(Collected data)
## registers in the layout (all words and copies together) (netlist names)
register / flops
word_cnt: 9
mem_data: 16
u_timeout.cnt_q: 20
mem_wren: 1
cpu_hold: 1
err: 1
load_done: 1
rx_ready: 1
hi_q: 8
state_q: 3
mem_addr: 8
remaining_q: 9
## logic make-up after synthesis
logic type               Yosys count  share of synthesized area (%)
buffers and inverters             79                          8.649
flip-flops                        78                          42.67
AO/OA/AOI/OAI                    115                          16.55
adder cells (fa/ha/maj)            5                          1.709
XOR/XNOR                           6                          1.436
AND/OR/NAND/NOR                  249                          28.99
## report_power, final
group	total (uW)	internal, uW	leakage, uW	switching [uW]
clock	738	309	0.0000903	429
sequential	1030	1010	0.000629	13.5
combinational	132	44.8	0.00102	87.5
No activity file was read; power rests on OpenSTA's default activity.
--- src/rtl/div_unit.sv ---
// Multi-cycle radix-2 restoring divider returning {remainder, quotient} to execute.
// Optional early-out for |dividend| < |divisor| is enabled by defining DIV_EARLY_OUT_EN.
module div_unit #(
    parameter int DATA_W = 32,
    parameter int CNT_W  = 6
) (
    input  logic                  clk,
    input  logic                  rst,
    input  logic                  div_sign_i,
    input  logic [DATA_W-1:0]     div_reg1_i,
    input  logic [DATA_W-1:0]     div_reg2_i,
    input  logic                  div_start_i,
    input  logic                  annul_i,
    output logic [2*DATA_W-1:0]   div_res_o,
    output logic                  div_done_o,
    output logic [1:0]            div_state_o
);

    // Handshake: execute holds div_start_i high until it sees div_done_o; dropping it
    // in END clears the result and frees the unit. Requests are taken only in FREE.
    typedef enum logic [1:0] {
        S_FREE   = 2'd0,
        S_BYZERO = 2'd1,
        S_ON     = 2'd2,
        S_END    = 2'd3
    } state_t;

    state_t                r_state, w_state_nxt;
    logic [CNT_W-1:0]      r_cnt, w_cnt_nxt;
    logic [2*DATA_W:0]     r_work, w_work_nxt;
    logic [DATA_W-1:0]     r_divisor, w_divisor_nxt;
    logic [DATA_W-1:0]     r_dividend, w_dividend_nxt;
    logic                  r_dvd_neg, w_dvd_neg_nxt;
    logic                  r_dvs_neg, w_dvs_neg_nxt;
    logic                  r_early, w_early_nxt;
    logic [2*DATA_W-1:0]   r_res, w_res_nxt;
    logic                  r_done, w_done_nxt;

    logic                  w_dvd_neg, w_dvs_neg, w_early;
    logic [DATA_W-1:0]     w_dvd_abs, w_dvs_abs;
    logic [DATA_W:0]       w_diff;
    logic [DATA_W-1:0]     w_quot, w_rem;

    assign w_dvd_neg = div_sign_i & div_reg1_i[DATA_W-1];
    assign w_dvs_neg = div_sign_i & div_reg2_i[DATA_W-1];
    assign w_dvd_abs = w_dvd_neg ? (DATA_W'(0) - div_reg1_i) : div_reg1_i;
    assign w_dvs_abs = w_dvs_neg ? (DATA_W'(0) - div_reg2_i) : div_reg2_i;

`ifdef DIV_EARLY_OUT_EN
    assign w_early = (w_dvd_abs < w_dvs_abs);
`else
    assign w_early = 1'b0;
`endif

    assign w_diff = {1'b0, r_work[2*DATA_W-1:DATA_W]} - {1'b0, r_divisor};
    assign w_quot = (r_dvd_neg ^ r_dvs_neg) ? (DATA_W'(0) - r_work[DATA_W-1:0])
                                            : r_work[DATA_W-1:0];
    assign w_rem  = r_dvd_neg ? (DATA_W'(0) - r_work[2*DATA_W:DATA_W+1])
                              : r_work[2*DATA_W:DATA_W+1];

    always_comb begin
        w_state_nxt    = r_state;
        w_cnt_nxt      = r_cnt;
        w_work_nxt     = r_work;
        w_divisor_nxt  = r_divisor;
        w_dividend_nxt = r_dividend;
        w_dvd_neg_nxt  = r_dvd_neg;
        w_dvs_neg_nxt  = r_dvs_neg;
        w_early_nxt    = r_early;
        w_res_nxt      = r_res;
        w_done_nxt     = r_done;
        case (r_state)
            S_FREE: begin
                if (div_start_i && !annul_i) begin
                    w_dividend_nxt = div_reg1_i;
                    w_divisor_nxt  = w_dvs_abs;
                    w_dvd_neg_nxt  = w_dvd_neg;
                    w_dvs_neg_nxt  = w_dvs_neg;
                    w_cnt_nxt      = '0;
                    w_work_nxt     = {{DATA_W{1'b0}}, w_dvd_abs, 1'b0};
                    w_early_nxt    = 1'b0;
                    if (div_reg2_i == '0) begin
                        w_state_nxt = S_BYZERO;
                    end else if (w_early) begin
                        // Early-out shares the BYZERO slot so its done timing matches.
                        w_early_nxt = 1'b1;
                        w_state_nxt = S_BYZERO;
                    end else begin
                        w_state_nxt = S_ON;
                    end
                end
            end
            S_BYZERO: begin
                w_work_nxt  = '0;
                w_res_nxt   = r_early ? {r_dividend, {DATA_W{1'b0}}} : '0;
                w_done_nxt  = 1'b1;
                w_state_nxt = S_END;
            end
            S_ON: begin
                if (annul_i) begin
                    w_cnt_nxt   = '0;
                    w_state_nxt = S_FREE;
                end else if (r_cnt != CNT_W'(DATA_W)) begin
                    if (w_diff[DATA_W]) begin
                        w_work_nxt = {r_work[2*DATA_W-1:0], 1'b0};
                    end else begin
                        w_work_nxt = {w_diff[DATA_W-1:0], r_work[DATA_W-1:0], 1'b1};
                    end
                    w_cnt_nxt = r_cnt + CNT_W'(1);
                end else begin
                    w_res_nxt   = {w_rem, w_quot};
                    w_done_nxt  = 1'b1;
                    w_state_nxt = S_END;
                end
            end
            S_END: begin
                if (!div_start_i) begin
                    w_done_nxt  = 1'b0;
                    w_res_nxt   = '0;
                    w_state_nxt = S_FREE;
                end
            end
            default: w_state_nxt = S_FREE;
        endcase
    end

    always_ff @(posedge clk) begin
        if (rst) begin
            r_state    <= S_FREE;
            r_cnt      <= '0;
            r_work     <= '0;
            r_divisor  <= '0;
            r_dividend <= '0;
            r_dvd_neg  <= 1'b0;
            r_dvs_neg  <= 1'b0;
            r_early    <= 1'b0;
            r_res      <= '0;
            r_done     <= 1'b0;
        end else begin
            r_state    <= w_state_nxt;
            r_cnt      <= w_cnt_nxt;
            r_work     <= w_work_nxt;
            r_divisor  <= w_divisor_nxt;
            r_dividend <= w_dividend_nxt;
            r_dvd_neg  <= w_dvd_neg_nxt;
            r_dvs_neg  <= w_dvs_neg_nxt;
            r_early    <= w_early_nxt;
            r_res      <= w_res_nxt;
            r_done     <= w_done_nxt;
        end
    end

    assign div_res_o   = r_res;
    assign div_done_o  = r_done;
    assign div_state_o = r_state;

endmodule
--- config.mk ---
export PLATFORM = sky130hd
export DESIGN_NAME = div_unit
export DESIGN_NICKNAME = d
export VERILOG_FILES = /design/src/rtl/div_unit.sv
export SDC_FILE = /design/constraint.sdc
export NUM_CORES = 1
export LEC_CHECK = 0
export BUFFER_PORTS_ARGS = -buffer_cell sky130_fd_sc_hd__buf_4
export CAP_MARGIN = 20
export CORE_MARGIN = 2
export CORE_UTILIZATION = 45
export DETAILED_ROUTE_END_ITERATION = 16
export GPL_TIMING_DRIVEN = 0
export MAX_ROUTING_LAYER = met4
export SKIP_LAST_GASP = 1
export SLEW_MARGIN = 20
export SYNTH_ARGS = -nofsm -noshare
export SYNTH_HDL_FRONTEND = slang
export SYNTH_SLANG_ARGS = --single-unit
--- constraint.sdc ---
create_clock -name clk -period 5.5 [get_ports clk]
set_input_delay 0.825 -clock clk [delete_from_list [all_inputs] [get_ports clk]]
set_output_delay 0.825 -clock clk [all_outputs]
set_load 0.02 [all_outputs]
Yosys cells after proc, flatten, opt, wreduce, memory -nomap -nowiden
Cells that the tools add are included.

Word-level logic and storage cells: 67. Latch bits: 0. ROM bits: 0. Memories: 0. Output and inout port bits: 67. RAM bits: 0. Flip-flop bits (word level): 172.

Shifts and indexed selects: 0. Bitwise operators: 3. Add/sub/neg operators: 6. $lt $le $gt $ge: 0. Reduce and logical (&&, ||, !) cells: 12. Divide/modulo/power cells: 0. Eq/ne operators: 11. Mux-type cells: 27. $mul: 0.

Operators with widths (number): $mux 65 (4); $pmux 65 s3 (1); $mux 64 (3); $pmux 64 s3 (1); $mux 32 (4); $sub 1x32->32 const A (4); $sub 32x32->33 (1); $logic_not 32->1 (1); $mux 6 (3); $pmux 6 s2 (1); $mux 2 (5); $ne 2x2->1 const B (5); $pmux 2 s4 (1); $reduce_and 4->1 (2); $add 6x1->6 const B (1); $ne 3x3->1 const B (2); $ne 6x6->1 const B (1); $reduce_and 3->1 (2); $reduce_bool 3->1 (2); $eq 2x2->1 const B (2); $mux 1 (3); $pmux 1 s3 (1); $and 1x1->1 (2); $eq 2x1->1 const B (1); 6 further kinds (6).

Logic depth before layout (Yosys ltp)
Gate-level depths: netlist of run 1.

Depth after elaboration: 5. Gate-level depth with buffers: 13.

Worst setup path after synthesis of run 1
Ideal clock, no wire load.

Kind: register to register. Start: register r_work[33]. End: register r_work[63]. Path slack: 2.364 ns. Stages on the path, launching flop included: 14. Arrival time: 3.022 ns. Library setup time: 0.114 ns. Cells stage by stage: dfxtp_1 > clkbuf_1 > inv_1 > fa_1 > nand2b_1 > a21oi_1 > o211ai_1 > a211o_1 > a31o_1 > and3_1 > buf_2 > buf_2 > a32o_1 > a21o_1.

Cells in the longest elaborated chain, start to end: 5.

RTL lines: from (decl) (RTL line 30) `logic [2*DATA_W:0] r_work, w_work_nxt;`; from (signal assigned) (RTL line 142) `r_work <= w_work_nxt;`; $sub 32x32->33 (RTL line 55) `assign w_diff = {1'b0, r_work[2*DATA_W-1:DATA_W]} - {1'b0, r_divisor};`; $mux 65 (RTL line 104) `if (w_diff[DATA_W]) begin`; $mux 65 (RTL line 103) `end else if (r_cnt != CNT_W'(DATA_W)) begin`; $mux 65 (RTL line 100) `if (annul_i) begin`; $pmux 65 s3 (RTL line 72) `case (r_state)`.

Every way passes these cells. The select of a mux whose other input is x is not followed. A chain may end at the register's enable or synchronous reset.

Worst setup path after layout of run 1
Start: register r_work[33]. End: register r_work[61].

Same word-level chain as after synthesis.

==> impl_summary.txt, run 1 <==
----------------------------------------------------
[Status]
  Outcome ... completed

[Power and ir drop]
  Ratio of total power to cell area ... 310.2 nW/um^2
  Peak ir drop on the vdd network ... 0.2035 mV
  Static leakage power ... 5.239 nW
  Total power draw ... 4.021 mW

[Cells and area]
  Number of filler instances in the final layout ... 2,419
  Diode insertion count for antenna repair ... 0
  Layout-stage area growth over the synthesis result ... 18.62%
  Total area of multi-input combinational cells ... just under 7000 sq um
  Storage cell area ... ~3400 sq um
  Layout net count ... 1,674
  Share of post-route cells with drive strength above 1 ... 12.20%

[Place]
  Final Wtd Congestion ... around 0.9
  PortBufs ... ~140
  Final HPWL from detailed placement ... approximately 26,000 um

[Routing]
  WL per Instance ... 17.49 um
  First drt pass iteration count ... 5
  Aggregate routed wire length ... 33,190 um
  Vias per Instance ... about 5.6
  First DRT Iteration DRCs ... 774
  Routed Antenna Nets ... 0
  DRC Markers ... 0
  DR vias ... 10,540

[CTS]
  # clock sinks ... around 170
  Root buf cell ... clkbuf_16
  Largest buffer count on any clock path ... 2
  Num CTS Buffers ... 17
  TritonCTS clock tree ... done
  Post-CTS sizing ... 0
  Worst-path clk slew ... approximately 70 ps
  Hold buffer count at CTS ... 0
  Number of post-CTS setup repair buffers ... 0
  H-tree lvl count ... 4
  Clk Latency, worst-skew pair ... 440 ps

[STA]
  Final Hold Viols ... 0
  Min Tclk post-route ... 3916 ps
  Final Max Slew Viols ... 0
  Unrepaired setup endpoints after global routing ... false
  Max Clock Freq ... 0.2554 GHz
  Max transition margin ... ~41%
  Slew at the pin closest to its max-slew limit ... between 800 and 900 ps
  Total negative slack ... 0 ps
  Final clock skew ... 12.85 ps
  Setup violations, final ... 0
  Fraction of the cycle the final worst path needs ... 71.20%

[Synthesis]
  Most numerous cell types in the synthesized netlist ... 172 x dfxtp_1, 167 x nor2_1, 136 x o21ai_0, 126 x nand2_1, 91 x a21oi_1
  Post-synthesis share of cell area spent on xor and xnor gates ... 11.22%
  Sequential share of the synthesized area ... 31.51%
  Largest area contributor in the netlist ... dfxtp_1
  Share of Yosys cell area claimed by the top area cell type ... 31.51%
  Area fraction in compound gates after synthesis ... 25.20%
  Mapped Avg Cell Area ... 7.772 sq um
  Largest family of logic cells by synthesized area ... compound AO/OA/AOI/OAI gates
  Basic-gate share of the synthesized area counting and, or, nand and nor cells ... 19.96%
  Share of synthesized registers carrying an async set or reset ... 0%
  Yosys reg bits ... ~170
  Number of warnings reported in the yosys synthesis log ... 0
  Number of enable-type register cells in the synthesized netlist ... 0
  Instance count of the mapped netlist ... 1,406
  Most frequent cell after synthesis ... dfxtp_1
  Post-synthesis instance area ... between 10,000 and 15,000 sq um
  Synthesized-area fraction occupied by adder cells ... 5.107%
  Ys flop type ... dfxtp_1
  Distinct cell type count after synthesis ... 65
  Cells taking the most area after synthesis ... dfxtp_1 32%, xnor2_1 6.3%, o21ai_0 6.2%, nor2_1 5.7%, ha_1 4.9%
  Net count after synthesis ... 1,519
  Multiplexer share of the synthesized area ... 1.924%

[Critical path]
  Crit. End Element ... register
  Crit path DAT ... 4300 ps
  Critical path required time ... 5880 ps
  Category of the worst setup path launch point ... register
  Critical path class ... reg -> reg
  Max FO, Critical Path ... 10

[Floorplanning]
  Placement row count ... 57
  Total Die Area ... 25,540 sq um
  Core region area ... between 20,000 and 25,000 sq um
  Die width ... 159.8 um
  Number of top-level pins ... around 140
  Initial standard-cell utilization of the core ... 45.33%
  Vertical die dimension ... 159.8 um

[GRT]
  Total overflow reported by the global router ... 0
  Global-route wire length before repair ... 52,520 um
  Pin count of the biggest net entering global routing ... 20
  Global-route usage over all layers ... a little over a quarter
  Number of global-route vias before repair ... 9,426
  Number of antenna violations at the first check in global routing ... 0

[Job]
  Max capacitance violation total ... 0

[Worst hold path]
  Worst min-delay path class ... reg -> reg

----------------------------------------------------
critical path, stage by stage (launching register included):
cell and delay (ps):
dfxtp_1 410, clkbuf_1 310, inv_1 190, fa_1 480, nand2b_1 190, a21oi_1 250, o211ai_1 230, a211o_1 370
a31o_1 270, and3_1 180, buf_2 170, buf_2 240, o31ai_1 390, a22o_1 180
cell usage in the layout, fill, tap and decap left out, types with 19 or more instances in the layout:
cell,count
dfxtp_1,172
a22oi_1,42
o21ai_0,136
a211oi_1,33
or3_1,19
mux2i_1,21
a21oi_1,91
nor3_1,19
nor2_1,167
xnor2_1,79
nand2_1,126
clkbuf_1,70
inv_1,64
nand3_1,22
ha_1,43
xor2_1,61
buf_4,136
o31ai_1,25
metrics by stage:
step | cells | setup slack (ps) | area, sq um | hold WS [ps] | utilization (%)
6_report | 1898 | 1584 | 12960 | 459.7 | 53.77
5_1_grt | 1898 | 1388 | 12960 | 482.6 | 53.77
4_1_cts | 1898 | 1688 | 12960 | 465.5 | 53.77
3_5_place_dp | 1866 | 1730 | 12360 | 448.0 | 51.28
3_3_place_gp | 1865 | 1732 | 12350 | 436.0 | 51.21
2_1_floorplan | 1406 | 2364 | 10930 | 452.7 | -
logic make-up after synthesis:
logic type      Yosys count
compound gates          429
fa+ha+maj                44
flops                   172
mux                      21
buf+inv                 146
xor+xnor                140
simple gates            454
per-layer routing:
metal | part of all wire, % | vias up | wire, um | track usage [%]
li1 | - | 5354 | - | -
met1 | 52 | 4824 | 17250 | 41.05
met2 | 40 | 339 | 13310 | 36.15
met3 | 6.8 | 27 | 2264 | 2.961
met4 | 1.1 | 0 | 361 | 5.938
met5 | 0 | - | 0 | -
final cells by class:
cell class | count | area share (%)
Buffer | 82 | 2.423
Clock buffer | 17 | 3.282
Clock inverter | 15 | 1.351
Inverter | 64 | 1.853
Multi-Input combinational cell | 1088 | 53.52
Sequential cell | 172 | 26.57
Tap cell | 324 | 3.128
Timing Repair Buffer | 136 | 7.877
power by group:
group	switching, mW	internal, mW	total (mW)
Sequential	0.138	1.35	1.49
Combinational	0.827	0.478	1.31
Clock	0.614	0.616	1.23
sequential cells by signal (all words and copies together), names as in the netlist:
signal,cells
div_done_o,1
r_dvs_neg,1
r_cnt,6
r_dvd_neg,1
r_divisor,32
r_work,65
div_state_o,2
div_res_o,64
worst paths after layout:
path	from	endpoint	slack, ps	depth (start not counted)
min	div_res_o[58]	div_res_o[58]	460	2
max reg2reg	r_work[33]	r_work[61]	1580	13
max	r_work[33]	r_work[61]	1580	13
min reg2reg	div_res_o[58]	div_res_o[58]	460	2
Power figures use the tool's default switching activity.
==> run 2: changes to the inputs <==
- clock period: 5.5 -> 3.7 ns (I/O delays scaled with it)
==> impl_summary.txt, run 2 (same netlist as run 1, synthesis figures left out) <==
----------------------------------------------------
[Status]
  Outcome ... completed

[Power and ir drop]
  Switching power summed over all nets ... 2.347 mW (+49%)
  Combinational cell fraction of total power ... 32.6% (about the same)
  Part of the power in registers ... 36.9% (about the same)
  Switching power share of the total ... 39.21% (-0.051 points)
  Clock Power Share ... 30.6% (about the same)
  Ratio of total power to cell area ... 460.4 nW/um^2 (+48%)
  Internal power ... 3.639 mW (+49%)
  Static leakage power ... 5.257 nW (+0.34%)
  Peak ir drop on the vdd network ... 0.3005 mV (+48%)

[Worst hold path]
  Worst min-delay path class ... in -> reg
  Endpoint, Worst Hold ... r_divisor[31]
  Startpoint of the lowest-slack hold path ... div_sign_i
  Cell depth of the worst hold path ... 2 (unchanged)

[Place]
  Final HPWL from detailed placement ... 26,310 um (unchanged)
  PortBufs ... 135 (unchanged)
  Final Wtd Congestion ... 0.9049 (unchanged)

[CTS]
  Clk Latency, worst-skew pair ... 440 ps (about the same)
  # clock sinks ... 172 (unchanged)
  TritonCTS clock tree ... done
  Root buf cell ... clkbuf_16
  Worst-path clk slew ... 80 ps (about the same)
  Largest buffer count on any clock path ... 2 (unchanged)
  Hold buffer count at CTS ... 0 (unchanged)
  H-tree lvl count ... 4 (unchanged)
  Num CTS Buffers ... 17 (unchanged)

[Routing]
  DR vias ... 10,540 (unchanged)
  DRC Markers ... 0 (unchanged)
  WL per Instance ... 17.49 um (about the same)
  Aggregate routed wire length ... 33,240 um (+0.15%)
  Routed Antenna Nets ... 0 (unchanged)
  First DRT Iteration DRCs ... 759 (-1.9%)
  First drt pass iteration count ... 5 (unchanged)
  Vias per Instance ... 5.549 (-0.11%)

[Critical path]
  Critical R2R Capture ... r_work[63]
  Startpoint of the worst register-to-register path ... r_work[33]
  Category of the worst setup path launch point ... register
  Crit path DAT ... 3900 ps (-400 ps)
  Critical path required time ... 4030 ps (-1850 ps)
  Max FO, Critical Path ... 10 (unchanged)
  Flop-to-flop setup slack ... 130 ps (-1460 ps)
  Crit. End Element ... register
  Critical path class ... reg -> reg
  Depth of the worst register-to-register path ... 13 (unchanged)

[Cells and area]
  Layout-stage area growth over the synthesis result ... 18.97%
  Top library cells by usage in the layout, fill and taps aside ... 172 x dfxtp_1, 167 x nor2_1, 138 x buf_4
  Diode insertion count for antenna repair ... 0 (unchanged)
  Number of filler instances in the final layout ... 2,420 (+0.041%)
  Core utilization of the finished layout ... 53.93% (+0.16 points)
  Largest register by flop count ... r_work
  Share of post-route cells with drive strength above 1 ... 12.50% (+0.30 points)
  Leading cell type in the layout, fill and taps excluded ... dfxtp_1
  Layout net count ... 1,676 (+0.12%)
  Number of flip-flops in the largest register ... 65 (unchanged)

[GRT]
  Global-route wire length before repair ... 52,520 um (about the same)
  Number of antenna violations at the first check in global routing ... 0 (unchanged)
  Global-route usage over all layers ... 26.41% (unchanged)
  Number of global-route vias before repair ... 9,427 (+0.011%)
  Pin count of the biggest net entering global routing ... 20 (unchanged)
  Total overflow reported by the global router ... 0 (unchanged)

[Floorplanning]
  Vertical die dimension ... 159.8 um (unchanged)
  Core region area ... 24,110 sq um (unchanged)
  Die width ... 159.8 um (unchanged)
  Total Die Area ... 25,540 sq um (unchanged)
  Initial standard-cell utilization of the core ... 45.33% (unchanged)
  Number of top-level pins ... 136 (unchanged)
  Placement row count ... 57 (unchanged)

[STA]
  Slew at the pin closest to its max-slew limit ... 896.5 ps (+11.41 ps)
  Final Hold Viols ... 0 (unchanged)
  Max transition margin ... 40.23% (-0.76 points)
  Min Tclk post-route ... 3574 ps (-342.0 ps)
  Total negative slack ... 0 ps (unchanged)
  Setup violations, final ... 0 (unchanged)
  Fraction of the cycle the final worst path needs ... 96.60% (+25 points)
  Final Max Slew Viols ... 0 (unchanged)
  Max Clock Freq ... 0.2798 GHz (+9.6%)
  Final clock skew ... 13.92 ps (+1.069 ps)

[Job]
  Max capacitance violation total ... 0 (unchanged)

----------------------------------------------------
==> run 2: cell count changes in the layout (fill, tap and decap cells not counted) <==
cell and delta:
buf_4 +2, clkbuf_4 +2, a21oi_1 -1, a21oi_2 +1, buf_2 -1, clkbuf_1 -1
o31ai_1 -1, o31ai_4 +1
==> run 2: cell type report <==
class / instances / area, sq um / share of cell area, %
Buffer: 82 / 320.3 / 2.464
Clock buffer: 17 / 425.4 / 3.272
Clock inverter: 15 / 175.2 / 1.347
Inverter: 64 / 240.2 / 1.848
Multi-Input combinational cell: 1088 / 6954 / 53.49
Sequential cell: 172 / 3443 / 26.49
Tap cell: 324 / 405.4 / 3.118
Timing Repair Buffer: 138 / 1036 / 7.969
==> run 2: worst max-delay path by stage <==
stage                    start         end  depth (start not counted)
floorplan           r_work[33]  r_work[63]                         13
global placement    r_work[33]  r_work[61]                         13
detailed placement  r_work[33]  r_work[61]                         13
CTS                 r_work[33]  r_work[61]                         13
global route        r_work[33]  r_work[63]                         13
finish              r_work[33]  r_work[63]                         13
==> run 2: what timing repair did <==
action / 4_1_cts / 5_1_grt
endpoints found under the setup margin: 5 / 21
pin swaps: 0 / 2
gates resized for setup: 1 / 6
setup buffers: 0 / 2
==> run 2: routing by layer <==
layer / routed length [um] / part of all wire [%] / GRT usage [%]
met4: 314 / 0.94 / 5.938
met1: 17130 / 52 / 41.05
met3: 2380 / 7.2 / 2.961
met5: 0 / 0 / -
met2: 13410 / 40 / 36.15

## Task to complete
Your task is to quote, without any alteration, the lines running from the top of the records to the line that holds "synthesized area (%)", both included.

## Solved exercise
## registers in the layout (all words and copies together) (netlist names)
register / flops
word_cnt: 9
mem_data: 16
u_timeout.cnt_q: 20
mem_wren: 1
cpu_hold: 1
err: 1
load_done: 1
rx_ready: 1
hi_q: 8
state_q: 3
mem_addr: 8
remaining_q: 9
## logic make-up after synthesis
logic type               Yosys count  share of synthesized area (%)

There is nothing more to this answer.